Instructions to follow —
Reproduce all records word for word.

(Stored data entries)

"""

<file path="config.mk">
export PLATFORM = sky130hd
export DESIGN_NAME = pipe_stage_reg
export DESIGN_NICKNAME = d
export VERILOG_FILES = /design/src/rtl/pipe_stage_reg.sv
export SDC_FILE = /design/constraint.sdc
export NUM_CORES = 1
export LEC_CHECK = 0
export BUFFER_PORTS_ARGS = -buffer_cell sky130_fd_sc_hd__buf_2
export CORE_MARGIN = 10
export CORE_UTILIZATION = 55
export CTS_BUF_LIST = sky130_fd_sc_hd__clkbuf_2 sky130_fd_sc_hd__clkbuf_4 sky130_fd_sc_hd__clkbuf_8
export DETAILED_ROUTE_END_ITERATION = 7
export PLACE_DENSITY = 0.8
export SETUP_SLACK_MARGIN = 0.4
export SYNTH_ARGS = -nofsm -noshare
export SYNTH_HDL_FRONTEND = slang
export SYNTH_SLANG_ARGS = --single-unit
</file>
<file path="constraint.sdc">
create_clock -name clk -period 11.72 [get_ports clk]
set_input_delay 0.586 -clock clk [delete_from_list [all_inputs] [get_ports clk]]
set_output_delay 0.586 -clock clk [all_outputs]
set_load 0.01 [all_outputs]
</file>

"""

Expected answer —
<file path="config.mk">
export PLATFORM = sky130hd
export DESIGN_NAME = pipe_stage_reg
export DESIGN_NICKNAME = d
export VERILOG_FILES = /design/src/rtl/pipe_stage_reg.sv
export SDC_FILE = /design/constraint.sdc
export NUM_CORES = 1
export LEC_CHECK = 0
export BUFFER_PORTS_ARGS = -buffer_cell sky130_fd_sc_hd__buf_2
export CORE_MARGIN = 10
export CORE_UTILIZATION = 55
export CTS_BUF_LIST = sky130_fd_sc_hd__clkbuf_2 sky130_fd_sc_hd__clkbuf_4 sky130_fd_sc_hd__clkbuf_8
export DETAILED_ROUTE_END_ITERATION = 7
export PLACE_DENSITY = 0.8
export SETUP_SLACK_MARGIN = 0.4
export SYNTH_ARGS = -nofsm -noshare
export SYNTH_HDL_FRONTEND = slang
export SYNTH_SLANG_ARGS = --single-unit
</file>
<file path="constraint.sdc">
create_clock -name clk -period 11.72 [get_ports clk]
set_input_delay 0.586 -clock clk [delete_from_list [all_inputs] [get_ports clk]]
set_output_delay 0.586 -clock clk [all_outputs]
set_load 0.01 [all_outputs]
</file>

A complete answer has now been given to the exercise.